_ACTIVITY_
Among the lines of the data, copy those that hold "grtUsageTotal".

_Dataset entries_

`config.mk`:
```
export PLATFORM = sky130hd
export DESIGN_NAME = bram_arbiter
export DESIGN_NICKNAME = d
export VERILOG_FILES = /design/src/rtl/bram_arb_pkg.sv /design/src/rtl/rr_arbiter2.sv /design/src/rtl/bram_arbiter.sv
export SDC_FILE = /design/constraint.sdc
export NUM_CORES = 1
export LEC_CHECK = 0
export ABC_CLOCK_PERIOD_IN_PS = 6300
export CAP_MARGIN = 20
export CORE_UTILIZATION = 42
export DETAILED_ROUTE_END_ITERATION = 8
export PLACE_DENSITY_LB_ADDON = 0.2
export SLEW_MARGIN = 20
export SYNTH_ARGS = -nofsm -noshare
export SYNTH_HDL_FRONTEND = slang
export SYNTH_HIERARCHICAL = 1
export SYNTH_SLANG_ARGS = --single-unit
```
`constraint.sdc`:
```
create_clock -name CLOCK_50 -period 6.3 [get_ports CLOCK_50]
set_input_delay 1.26 -clock CLOCK_50 [delete_from_list [all_inputs] [get_ports CLOCK_50]]
set_output_delay 1.26 -clock CLOCK_50 [all_outputs]
set_load 0.01 [all_outputs]
```
`src/rtl/bram_arb_pkg.sv`:
```
// -----------------------------------------------------------------------------
// bram_arb_pkg
//   Shared definitions for the two-port block-RAM arbiter: port count, default
//   RAM geometry, the port identifier enum and a request record at the default
//   geometry (handy for requester models and benches).
// -----------------------------------------------------------------------------
package bram_arb_pkg;

  localparam int NUM_PORTS  = 2;
  localparam int ADDR_W_DEF = 12;
  localparam int DATA_W_DEF = 32;
  localparam int BE_W_DEF   = DATA_W_DEF / 8;

  typedef enum logic {
    PORT0 = 1'b0,  // instruction fetch
    PORT1 = 1'b1   // load/store
  } port_id_t;

  typedef struct packed {
    logic [ADDR_W_DEF-1:0] addr;
    logic                  we;
    logic [BE_W_DEF-1:0]   be;
    logic [DATA_W_DEF-1:0] wdata;
  } bram_req_t;

endpackage

```
`src/rtl/rr_arbiter2.sv`:
```
// -----------------------------------------------------------------------------
// rr_arbiter2
//   Two-way round-robin arbiter. Grants combinationally among the eligible
//   requests; when both are eligible the port not granted most recently wins.
//   The last-grant flop moves only when a grant is actually issued.
//
//   clk        in   clock, rising edge
//   rst        in   synchronous active-high reset (forces grant to zero)
//   i_req      in   eligible request vector, bit i = port i
//   i_advance  in   a grant is being taken this cycle
//   o_grant    out  one-hot grant (all zero when nothing eligible)
// -----------------------------------------------------------------------------
module rr_arbiter2
  import bram_arb_pkg::*;
(
  input  logic                 clk,
  input  logic                 rst,
  input  logic [NUM_PORTS-1:0] i_req,
  input  logic                 i_advance,
  output logic [NUM_PORTS-1:0] o_grant
);

  port_id_t r_last_grant;

  // Reset to PORT1 so that port 0 wins the first contended round.
  // NOTE: sequential state is written with non-blocking assignments only, so
  // every flop samples pre-edge values regardless of block evaluation order.
  always_ff @(posedge clk) begin
    if (rst) begin
      r_last_grant <= PORT1;
    end else if (i_advance) begin
      r_last_grant <= o_grant[1] ? PORT1 : PORT0;
    end
  end

  // NOTE: o_grant is given a default before any branch; without it a path
  // that leaves it unassigned would infer a latch.
  always_comb begin
    o_grant = '0;
    if (!rst) begin
      case (i_req)
        2'b01:   o_grant = 2'b01;
        2'b10:   o_grant = 2'b10;
        2'b11:   o_grant = (r_last_grant == PORT0) ? 2'b10 : 2'b01;
        default: o_grant = '0;
      endcase
    end
  end

endmodule

```
`src/rtl/bram_arbiter.sv`:
```
// -----------------------------------------------------------------------------
// bram_arbiter
//   Shares one single-port, one-cycle-latency block RAM between the fetch
//   port (0) and the load/store port (1). Requests are granted round-robin,
//   RAM controls are driven straight from the winner, read data is captured
//   into a per-port response register and held until the requester takes it.
//
//   CLOCK_50                 in   clock, rising edge
//   rst                      in   synchronous active-high reset
//   reqN_valid/ready         in/out request handshake (ready = grant)
//   reqN_addr/we/be/wdata    in   request payload, held until ready
//   rspN_valid/rdata         out  read response, held until rspN_ready
//   rspN_ready               in   requester accepts response
//   ram_addr/we/be/wdata     out  RAM control, valid in the grant cycle
//   ram_rdata                in   RAM data, valid the cycle after the address
// -----------------------------------------------------------------------------
module bram_arbiter
  import bram_arb_pkg::*;
#(
  parameter int ADDR_W = ADDR_W_DEF,
  parameter int DATA_W = DATA_W_DEF
) (
  input  logic                  CLOCK_50,
  input  logic                  rst,

  input  logic                  req0_valid,
  output logic                  req0_ready,
  input  logic [ADDR_W-1:0]     req0_addr,
  input  logic                  req0_we,
  input  logic [DATA_W/8-1:0]   req0_be,
  input  logic [DATA_W-1:0]     req0_wdata,

  input  logic                  req1_valid,
  output logic                  req1_ready,
  input  logic [ADDR_W-1:0]     req1_addr,
  input  logic                  req1_we,
  input  logic [DATA_W/8-1:0]   req1_be,
  input  logic [DATA_W-1:0]     req1_wdata,

  output logic                  rsp0_valid,
  output logic [DATA_W-1:0]     rsp0_rdata,
  input  logic                  rsp0_ready,

  output logic                  rsp1_valid,
  output logic [DATA_W-1:0]     rsp1_rdata,
  input  logic                  rsp1_ready,

  output logic [ADDR_W-1:0]     ram_addr,
  output logic                  ram_we,
  output logic [DATA_W/8-1:0]   ram_be,
  output logic [DATA_W-1:0]     ram_wdata,
  input  logic [DATA_W-1:0]     ram_rdata
);

  localparam int BE_W = DATA_W / 8;

  typedef struct packed {
    logic [ADDR_W-1:0] addr;
    logic              we;
    logic [BE_W-1:0]   be;
    logic [DATA_W-1:0] wdata;
  } req_t;

  req_t                 w_req [NUM_PORTS];
  req_t                 w_win;
  logic [NUM_PORTS-1:0] w_req_valid;
  logic [NUM_PORTS-1:0] w_rsp_ready;
  logic [NUM_PORTS-1:0] w_inflight;
  logic [NUM_PORTS-1:0] w_rsp_valid;
  logic [NUM_PORTS-1:0] w_elig;
  logic [NUM_PORTS-1:0] w_grant;
  logic                 w_any_grant;
  logic [DATA_W-1:0]    w_rsp_rdata [NUM_PORTS];

  logic [ADDR_W-1:0]    r_hold_addr;
  logic [DATA_W-1:0]    r_hold_wdata;

  assign w_req[0] = '{addr: req0_addr, we: req0_we, be: req0_be, wdata: req0_wdata};
  assign w_req[1] = '{addr: req1_addr, we: req1_we, be: req1_be, wdata: req1_wdata};

  assign w_req_valid = {req1_valid, req0_valid};
  assign w_rsp_ready = {rsp1_ready, rsp0_ready};

  // Writes never produce a response, so they are always eligible. A read
  // needs a free response slot: nothing in flight, and the held response
  // either absent or being drained this very cycle.
  always_comb begin
    w_elig = '0;
    for (int i = 0; i < NUM_PORTS; i++) begin
      w_elig[i] = w_req_valid[i] &&
                  (w_req[i].we ||
                   (!w_inflight[i] && (!w_rsp_valid[i] || w_rsp_ready[i])));
    end
  end

  rr_arbiter2 u_rr (
    .clk       (CLOCK_50),
    .rst       (rst),
    .i_req     (w_elig),
    .i_advance (w_any_grant),
    .o_grant   (w_grant)
  );

  assign w_any_grant = |w_grant;
  assign w_win       = w_grant[1] ? w_req[1] : w_req[0];

  assign req0_ready  = w_grant[0];
  assign req1_ready  = w_grant[1];

  // Address and write data hold the last granted values on idle cycles so the
  // RAM inputs do not toggle when nothing is being accessed.
  always_ff @(posedge CLOCK_50) begin
    if (rst) begin
      r_hold_addr  <= '0;
      r_hold_wdata <= '0;
    end else if (w_any_grant) begin
      r_hold_addr  <= w_win.addr;
      r_hold_wdata <= w_win.wdata;
    end
  end

  always_comb begin
    ram_addr  = r_hold_addr;
    ram_wdata = r_hold_wdata;
    ram_we    = 1'b0;
    ram_be    = '0;
    if (rst) begin
      ram_addr  = '0;
      ram_wdata = '0;
    end else if (w_any_grant) begin
      ram_addr  = w_win.addr;
      ram_wdata = w_win.wdata;
      ram_we    = w_win.we;
      ram_be    = w_win.we ? w_win.be : '0;
    end
  end

  // One response slot per port. A read granted at T is in flight during T+1;
  // the RAM data present in T+1 is captured at its closing edge, so the
  // response is visible from T+2. Only one read can be in flight overall
  // because at most one grant happens per cycle.
  for (genvar gi = 0; gi < NUM_PORTS; gi++) begin : g_slot
    logic              r_inflight;
    logic              r_rsp_valid;
    logic [DATA_W-1:0] r_rsp_rdata;

    always_ff @(posedge CLOCK_50) begin
      if (rst) begin
        r_inflight  <= 1'b0;
        r_rsp_valid <= 1'b0;
        r_rsp_rdata <= '0;
      end else begin
        r_inflight <= w_grant[gi] && !w_req[gi].we;
        if (r_inflight) begin
          r_rsp_valid <= 1'b1;
          r_rsp_rdata <= ram_rdata;
        end else if (w_rsp_ready[gi]) begin
          r_rsp_valid <= 1'b0;
        end
      end
    end

    assign w_inflight[gi]  = r_inflight;
    assign w_rsp_valid[gi] = r_rsp_valid;
    assign w_rsp_rdata[gi] = r_rsp_rdata;
  end

  assign rsp0_valid = w_rsp_valid[0];
  assign rsp1_valid = w_rsp_valid[1];
  assign rsp0_rdata = w_rsp_rdata[0];
  assign rsp1_rdata = w_rsp_rdata[1];

endmodule

```
# Word-level counts from Yosys, hierarchy flattened
# Cells that the tools add are included.
[classes]
n_addsub = 0
multipliers = 0
n_div = 0
magnitude_cmp = 0
eq_ne = 3
shifts = 0
muxes = 18
n_bitwise = 0
n_reduce_logical = 19
[ops]
columns = ["operator", "count"]
rows = [
  ["32-bit two-way mux", 2],
  ["49-bit two-way mux", 1],
  ["12-bit two-way mux", 2],
  ["4-bit two-way mux", 3],
  ["1-bit two-way mux", 7],
  ["1-bit logical AND", 6],
  ["1-bit zero test", 6],
  ["2-bit one-hot mux with 3 select lines", 1],
  ["2-bit == test, second input constant", 2],
  ["1-bit logical OR", 4],
  ["2-bit two-way mux", 2],
  ["2-bit nonzero test", 2],
  ["2-bit by 1-bit == test with 1-bit output, second input constant", 1],
  ["2-bit OR reduction", 1],
]
[totals]
regBits = 113
latchBits = 0
mem_bits_rw = 0
romBits = 0
inputBits = 136
out_inout_bits = 117
n_memories = 0

# Logic depth before layout (Yosys ltp)
# Gate-level depths: netlist of run 1.
[logic_depth]
depth_word = 12
mapped_depth = 10

# Hierarchy
# The synthesis of run 1 kept the hierarchy.
[by_module_without_submodules]
columns = ["module", "instances", "cells_each", "area_each_um2"]
rows = [
  ["bram_arbiter", 1, 427, 4613.2],
  ["rr_arbiter2", 1, 8, 62.6],
]

# Worst setup path before layout of run 1
# Ideal clock, no wire load.
[synth_timing]
kind = "input -> output"
from = "in rsp1_ready"
to = "out ram_addr[0]"
t_arrival_ns = 2.676
setup_slack_ns = 2.364
cell_stages = 10
n_path_buf = 2
path_cell_list = "inv_1 -> a21oi_1 -> o21a_1 -> nand2b_1 -> and3_1 -> buf_6 -> buf_6 -> mux2_4 -> mux2i_1 -> nor2_1"
[synth_via]
elab_chain_cells = 10
[synth_rtl]
columns = ["element", "line_no", "source"]
rows = [
  ["start, declared", "bram_arbiter.sv:46", "input logic rsp1_ready,"],
  ["1-bit logical OR (*)", "bram_arbiter.sv:92", "(!w_inflight[i] && (!w_rsp_valid[i] || w_rsp_ready[i])));"],
  ["1-bit logical AND (*)", "bram_arbiter.sv:92", ""],
  ["1-bit logical OR (*)", "bram_arbiter.sv:91", "(w_req[i].we ||"],
  ["1-bit logical AND (*)", "bram_arbiter.sv:90", "w_elig[i] = w_req_valid[i] &&"],
  ["net w_elig[1]", "bram_arbiter.sv:70", "logic [NUM_PORTS-1:0] w_elig;"],
  ["2-bit == test or 2-bit by 1-bit == test with 1-bit output (tied branches)", "rr_arbiter2.sv:41", "case (i_req)"],
  ["2-bit one-hot mux with 3 select lines (*)", "rr_arbiter2.sv:41", ""],
  ["2-bit two-way mux (*)", "rr_arbiter2.sv:40", "if (!rst) begin"],
  ["net req0_ready", "bram_arbiter.sv:27", "output logic req0_ready,"],
  ["2-bit OR reduction (*)", "bram_arbiter.sv:104", "assign w_any_grant = |w_grant;"],
  ["12-bit two-way mux (*) (2 in a row)", "-", ""],
  ["end, declared", "bram_arbiter.sv:48", "output logic [ADDR_W-1:0] ram_addr,"],
]
# Mark *: on every way through the listed nets, which the timed path passes. The rest lies on a longest branch.

# Final worst setup path of run 1
[layout_timing]
from = "in rsp0_ready"
to = "out ram_be[2]"
[layout_via]
elab_chain_cells = 11
[layout_rtl]
columns = ["element", "line_no", "source"]
rows = [
  ["start, declared", "bram_arbiter.sv:42", "input logic rsp0_ready,"],
  ["1-bit logical OR (*)", "bram_arbiter.sv:92", ""],
  ["1-bit logical AND (*)", "bram_arbiter.sv:92", ""],
  ["1-bit logical OR (*)", "bram_arbiter.sv:91", ""],
  ["1-bit logical AND (*)", "bram_arbiter.sv:90", ""],
  ["net w_elig[0]", "bram_arbiter.sv:70", ""],
  ["2-bit == test or 2-bit by 1-bit == test with 1-bit output (tied branches)", "rr_arbiter2.sv:41", ""],
  ["2-bit one-hot mux with 3 select lines (*)", "rr_arbiter2.sv:41", ""],
  ["2-bit two-way mux (*)", "rr_arbiter2.sv:40", ""],
  ["49-bit two-way mux", "bram_arbiter.sv:105", "assign w_win = w_grant[1] ? w_req[1] : w_req[0];"],
  ["4-bit two-way mux", "bram_arbiter.sv:134", "ram_be = w_win.we ? w_win.be : '0;"],
  ["4-bit two-way mux (*)", "bram_arbiter.sv:130", "end else if (w_any_grant) begin"],
  ["4-bit two-way mux (*)", "bram_arbiter.sv:127", "if (rst) begin"],
  ["end, declared", "bram_arbiter.sv:50", "output logic [DATA_W/8-1:0] ram_be,"],
]
# Marked as above.

==> results.yml, run 1 <==
global_route:
  antenna_found_initial: 0
  overflow: 0
  grt_pass1_wl_mm: 20.5
  grt_max_degree: 63
  grtUsageTotal: 0.233
  grt_pass1_vias: 4086
timing:
  fin_ws_ns: 0.813
  finalSetupViolCount: 0
  worstMarginPinSlew_ns: 0.740
  fin_skew_ns: 0.00843
  fin_tns_setup_ns: 0
  slew-limit-headroom: 0.507
  hold_viol: 0
  maxSlewViolCount: 0
  fmax_mhz: 182
  period_needed_ns: 5.49
  rsz0062_at_grt: "false"
  fin_crit_sh: 0.871
route:
  ant_nets: 0
  viasPerCell: 4.82
  drc: 0
  drt-total-wl_mm: 13.5
  dr.pass1.iters: 4
  routedWlPerCell_um: 16.3
  routed-via-count: 4017
  drtIter0Drc: 150
clock_network:
  cts_sinks: 113
  hold_buffers: 0
  ctsRootBufferMaster: "clkbuf_8"
  cts_tree: "built"
  cts_buffers: 17
  cts_setup_buffers: 0
  htreeDepth: 4
  cts_resized: 0
  clk_latency_ns: 0.51
  clk_transition_reported_paths_ns: 0.05
  clockBufferDepth: 2
worst_setup_path:
  cp.arrival_ns: 4.23
  worst-path-max-fanout: 24
  crit_required_ns: 5.04
  endpoint_kind: "output port"
  path_class: "in -> out"
  reg2reg_depth: 8
  rrSetupSlack_ns: 3.87
  cp-start-kind: "primary input"
logic_synthesis:
  synthSimpleGateAreaFrac: 0.105
  synth_top_family_by_area: "multiplexers"
  yosys.area_share.adder: 0
  syn_nets: 571
  yosysWarnings: 6
  synth-xor-area-share: 0
  synth_compound_gate_area_share: 0.00910
  synth-edff-count: 0
  synth-seq-area-share: 0.484
  muxShareOfSynthArea: 0.362
  syn_avg_cell_area_um2: 10.7
  synth-async-reset-ratio: 0
  synth-seq-cells: 113
  ys_types: 23
  ys_dominant_reg_cell: "dfxtp_1"
  synth_area_um2: 4680
  netlist_instances: 435
final_layout:
  finalNetCount: 817
  layout-drive-gt1-share: 0.115
  fillCellCount: 804
  antenna_cells: 0
  syn_to_final_growth_pct: 68.8
floorplanning:
  core.rowCount: 38
  fp.coreArea_um2: 10800
  die_h_um: 108
  die_area_um2: 11600
  start_util: 0.431
  io_pins: 253
  die_x_um: 108
pwr:
  peakVddDrop_uv: 153
  powerDensity_nw_per_um2: 263
  p_leak_nw: 2.96
min_path:
  hold_path.class: "reg -> reg"
  min_path_cells: 2
place:
  io_buffers: 252
  hpwl_mm: 9.64
  gp_congestion: 0.764
  dp_slack_ns: 0.791
flow_run:
  cap_violations: 0
status:
  status: "finished, final reports clean"
==> metrics by stage <==
step | hold WS, ns | cells | total power [mW] | instance area (um^2) | utilization
floorplan | 0.525 | 435 | 0.911 | 4680 | -
global placement | 0.462 | 802 | 1.07 | 7270 | 0.670
detailed placement | 0.471 | 802 | 1.08 | 7270 | 0.670
CTS | 0.484 | 833 | 2.09 | 7890 | 0.728
global route | 0.518 | 833 | 2.15 | 7890 | 0.728
finish | 0.482 | 833 | 2.07 | 7890 | 0.728
==> state kept, by name (all words and copies together), names as in the netlist <==
name / count
r_hold_wdata: 32
rsp0_rdata: 32
rsp1_valid: 1
u_rr/r_last_grant: 1
rsp1_rdata: 32
r_hold_addr: 12
rsp0_valid: 1
g_slot.r_inflight: 2
==> area by class of cell <==
type,count,area [um^2],share of cell area
clock buffers,22,473,0.0599
clock inverters,9,154,0.0195
inverters,4,15.0,0.00190
multi-input cells,286,2230,0.282
flip-flops and latches,113,2260,0.287
well taps,140,175,0.0222
repair buffers,259,2580,0.328
==> worst paths after layout <==
| check | endpoint | from |
|---|---|---|
| setup / recovery | ram_be[2] | rsp0_ready |
| hold / removal | rsp1_valid | g_slot[1].r_inflight |
| setup reg to reg | r_hold_addr[10] | rsp1_valid |
| hold reg to reg | rsp1_valid | g_slot[1].r_inflight |
==> metal layers <==
metal | GRT usage | vias up | wire, um
met2 | 0.409 | 178 | 6610
met5 | 0 | - | 0
li1 | - | 1961 | -
met3 | 0.102 | 20 | 1370
met4 | 0.0900 | 0 | 280
met1 | 0.244 | 1858 | 5290
==> critical path: stages <==
cell and delay, ns:
clkdlybuf4s50_1 0.46, inv_1 0.04, a21oi_1 0.19, o21a_1 0.14, and3_2 0.66, buf_4 0.37, nand3b_1 0.12, a21o_1 0.25
nor2_1 0.16, clkdlybuf4s50_1 0.56
==> cell usage in the layout (no fill, tap or decap), drive strengths merged <==
master / n
clkbuf: 22
clkinv: 3
clkinvlp: 2
a311o: 1
o21a: 2
bufinv: 4
clkdlybuf4s50: 251
nand2: 2
a21o: 1
dfxtp: 113
nand2b: 1
inv: 4
a21oi: 2
mux2: 44
and3: 2
nor3b: 2
nand3b: 1
nor2b: 1
nor2: 114
buf: 8
mux2i: 112
or2: 1
==> cells by family after synthesis <==
group	after synthesis
multiplexers	156
buffers and inverters	36
AO/OA/AOI/OAI	6
flip-flops	113
AND/OR/NAND/NOR	124
==> synthesized netlist by cell type, types with 2 or more instances <==
cell type / instances / area, um^2
a21oi_1: 2 / 10.0
and3_1: 2 / 12.5
buf_1: 2 / 7.51
buf_2: 17 / 85.1
buf_6: 4 / 45.0
clkbuf_1: 8 / 30.0
dfxtp_1: 113 / 2260
inv_1: 4 / 15.0
mux2_1: 7 / 78.8
mux2_2: 17 / 191
mux2_4: 20 / 300
mux2i_1: 112 / 1120
nand2_1: 2 / 7.51
nor2_1: 114 / 428
nor3b_1: 2 / 15.0
o21a_1: 2 / 15.0
==> where the power goes <==
group          switching [mW]  total (mW)  internal, mW
Combinational           0.117       0.311         0.194
Clock                   0.326        1.01         0.681
Sequential            0.00975       0.756         0.746
Total                   0.453        2.07          1.62
(Power assumes the default switching activity.)
==> run 2, diff against run 1 <==
CORE_MARGIN = 2   (was unset)
SKIP_LAST_GASP = 1   (was unset)
==> results.yml, run 2 (synthesis results as in run 1) <==
status:
  status: "finished, final reports clean"
final_layout:
  mostFrequentLayoutCells: "251 x clkdlybuf4s50_1, 114 x nor2_1, 112 x mux2i_1"
  regArea_um2: 2260
  multi_input_area_um2: 2230
  layout_commonest_cell: "clkdlybuf4s50_1"
  layout-drive-gt1-share: 0.116
  fillCellCount: 796
  syn_to_final_growth_pct: 69.5
  antenna_cells: 0
  finalNetCount: 815
  design_area_um2: 7930
timing:
  fin_crit_sh: 0.837
  rsz0062_at_grt: "false"
  worstMarginPinSlew_ns: 0.867
  fmax_mhz: 190
  fin_skew_ns: 0.0128
  maxSlewViolCount: 0
  finalSetupViolCount: 0
  slew-limit-headroom: 0.422
  period_needed_ns: 5.27
  hold_viol: 0
  fin_tns_setup_ns: 0
pwr:
  p_total_mw: 2.12
  powerDensity_nw_per_um2: 267
  combinationalPowerShare: 0.146
  p_leak_nw: 2.96
  p_sw_frac: 0.219
  p_int_mw: 1.65
  seq_power_share: 0.356
  p_clk_frac: 0.497
  power.switching_uw: 464
  peakVddDrop_uv: 155
clock_network:
  hold_buffers: 0
  ctsRootBufferMaster: "clkbuf_8"
  cts_setup_buffers: 0
  cts_buffers: 17
  cts_resized: 0
  clk_transition_reported_paths_ns: 0.06
  clk_latency_ns: 0.51
  cts_tree: "built"
  cts_sinks: 113
  clockBufferDepth: 2
  htreeDepth: 4
route:
  drt-total-wl_mm: 13.5
  drtIter0Drc: 168
  viasPerCell: 4.83
  ant_nets: 0
  dr.pass1.iters: 4
  routedWlPerCell_um: 16.3
  routed-via-count: 4022
  drc: 0
global_route:
  grt_max_degree: 115
  overflow: 0
  antenna_found_initial: 0
  grt_pass1_vias: 4177
  grt_pass1_wl_mm: 20.6
  grtUsageTotal: 0.226
floorplanning:
  die_area_um2: 12000
  core.rowCount: 38
  fp.coreArea_um2: 10800
  die_x_um: 110
  start_util: 0.431
  io_pins: 253
  die_h_um: 110
min_path:
  hold_path.class: "reg -> reg"
worst_setup_path:
  path_buf_inv: 4
  slowest_stage: "clkdlybuf4s50_1"
  crit_required_ns: 5.04
  path_class: "in -> out"
  cp-start-kind: "primary input"
  crit_path_cell_trace: "clkdlybuf4s50_1 > inv_1 > a21oi_1 > o21a_1 > and3_2 > buf_12 > nand2_1 > a21o_1 > nor2_1 > clkdlybuf4s50_1"
  cp.arrival_ns: 4.01
  endpoint_kind: "output port"
  slowest_delay_ns: 0.55
  cpMostUsedCell: "clkdlybuf4s50_1"
  worst-path-max-fanout: 37
  critPathTopFamily: "buffers and inverters"
place:
  placed_area_um2: 7260
  io_buffers: 252
  gp_congestion: 0.742
  hpwl_mm: 9.61
flow_run:
  cap_violations: 0
[run 2: metrics by stage]
step,hold WS (ns),setup slack (ns),cells,util
floorplan,0.525,2.36,435,-
global placement,0.461,1.08,800,0.670
detailed placement,0.473,1.06,800,0.670
CTS,0.486,1.05,832,0.731
global route,0.518,0.861,832,0.731
finish,0.472,1.03,832,0.731
[run 2: layer usage]
layer	track usage	vias up	wire length (um)
met5	0	-	0
met4	0.0877	0	255
met3	0.108	20	1380
met2	0.392	165	6730
met1	0.235	1880	5170
li1	-	1957	-
[run 2: worst min-delay path: stages (launching register included)]
cell	delay (ns)
dfxtp_2	0.32
a21oi_1	0.05
nor2_1	0.07
[run 2: path summary, 6_finish.rpt]
check	from	to	slack, ns	cells past startpoint
max	rsp1_ready	ram_be[3]	1.03	10
min reg2reg	g_slot[1].r_inflight	rsp1_valid	0.47	2
max reg2reg	rsp1_valid	u_rr/r_last_grant	4.09	7
min	g_slot[1].r_inflight	rsp1_valid	0.47	2
[run 2: final cells by class]
type / instances / share of cell area
clock buffers: 20 / 0.0575
well taps: 140 / 0.0221
inverters: 4 / 0.00189
flip-flops and latches: 113 / 0.286
clock inverters: 12 / 0.0257
repair buffers: 257 / 0.326
multi-input cells: 286 / 0.281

_OUTPUT BELOW_
  grtUsageTotal: 0.233
  grtUsageTotal: 0.226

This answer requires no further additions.